However, the relationship between the claimant and the deceased had ended by around 2012, with no further contact or financial support thereafter.

Probate was granted on 1 November 2019, meaning the six‑month limitation period expired on 1 May 2020. The claim was not issued until 14 October 2024.

By that time, the estate had long since been fully administered and distributed.

The legal framework: section 4 and the Berger factors

Under section 4 of the 1975 Act, the court may allow a claim to proceed out of time if “the circumstances of the case” justify it. The leading guidance comes from:

  • Berger v Berger [2013]
  • Cowan v Foreman [2019]

These cases emphasise a holistic assessment, including:

  • The length and reasons for delay;
  • Whether negotiations were ongoing;
  • Whether the estate has been distributed;
  • Prejudice to beneficiaries; and
  • The merits of the underlying claim.

The court in O’Herlihy applied these principles rigorously.

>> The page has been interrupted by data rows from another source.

File: config.mk
export PLATFORM = sky130hd
export DESIGN_NAME = bcd_timer_ctrl
export DESIGN_NICKNAME = d
export VERILOG_FILES = /design/src/rtl/bcd_timer_pkg.sv /design/src/rtl/bcd_tick_gen.sv /design/src/rtl/bcd_timer_ctrl.sv
export SDC_FILE = /design/constraint.sdc
export NUM_CORES = 1
export LEC_CHECK = 0
export ABC_AREA = 1
export BUFFER_PORTS_ARGS = -buffer_cell sky130_fd_sc_hd__buf_2
export CORE_ASPECT_RATIO = 1.4
export CORE_MARGIN = 4
export CORE_UTILIZATION = 44
export DETAILED_ROUTE_END_ITERATION = 10
export GPL_ROUTABILITY_DRIVEN = 0
export PLACE_DENSITY = 0.75
export SKIP_CTS_REPAIR_TIMING = 1
export SYNTH_ARGS = -nofsm -noshare
export SYNTH_HDL_FRONTEND = slang
export SYNTH_SLANG_ARGS = --single-unit
File: constraint.sdc
create_clock -name CLK -period 1.4 [get_ports CLK]
set_input_delay 0.07 -clock CLK [delete_from_list [all_inputs] [get_ports CLK]]
set_output_delay 0.07 -clock CLK [all_outputs]
set_load 0.02 [all_outputs]
File: src/rtl/bcd_timer_pkg.sv
// -----------------------------------------------------------------------------
// bcd_timer_pkg
// Shared types and constants for the BCD stopwatch / countdown sequencer.
//   bcd_state_t : sequencer states
//   BCD_W       : bits per BCD digit
//   BCD_MAX     : largest legal BCD digit value
//   bcd_clamp() : saturate a digit to 9
//   bcd_bad()   : flag a non-BCD digit (10..15)
// -----------------------------------------------------------------------------
package bcd_timer_pkg;

  typedef enum logic [2:0] {
    IDLE,
    PRELOAD,
    RUN,
    PAUSE,
    EXPIRE
  } bcd_state_t;

  localparam int         BCD_W   = 4;
  localparam logic [3:0] BCD_MAX = 4'd9;

  function automatic logic [BCD_W-1:0] bcd_clamp(input logic [BCD_W-1:0] v);
    return (v > BCD_MAX) ? BCD_MAX : v;
  endfunction

  function automatic logic bcd_bad(input logic [BCD_W-1:0] v);
    return (v > BCD_MAX);
  endfunction

endpackage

Why the claim failed: no real prospect of success

The court held that the claimant had no real prospect of succeeding on his substantive claim under section 1(1)(d). Two findings were decisive:

  1. No obligations or responsibilities at the time of death

To qualify as a “child of the family,” the claimant needed to show that the deceased was maintaining him or had assumed ongoing responsibilities. The evidence showed:

  • The relationship ended by 2012;
  • No contact or support for the final seven years of the deceased’s life; and
  • The claimant had been living independently.

The court concluded that any parental-type relationship had long since ceased.

  1. The claimant’s earning capacity met his maintenance needs

The claimant earned £70,000–£90,000 per year as a personal trainer. The court held that:

  • His maintenance needs must be assessed by reference to the standard of living he could achieve from his own resources;
  • The higher standard he enjoyed during childhood was irrelevant; and
  • He was not in financial hardship.

This distinguished the case from Ilott v Blue Cross, where the claimant lived in genuine poverty.

Delay: “significant and unjustified”

Even if the claimant had a viable claim, the court found the delay impossible to justify.

Key points included:

  • He knew of the will and the time limit;
  • He instructed solicitors in 2020 but did not pursue a 1975 Act claim;
  • Long periods of inactivity were unexplained; and
  • His argument about impecuniosity was unconvincing, particularly given his income.

The court stressed that funding difficulties do not excuse years of delay, especially when alternative funding options were not explored.

Prejudice to the widow

The estate had been fully distributed years earlier. Reopening it would require the widow to:

  • Return assets she had already received;
  • Potentially unwind financial arrangements; and
  • Endure renewed emotional strain after believing the matter was closed.

The court described this as both financial and psychological prejudice.

The outcome

The court refused permission under section 4 on two independent grounds:

  1. The claimant had no real prospect of success on the merits; and
  2. The Berger factors strongly weighed against granting permission.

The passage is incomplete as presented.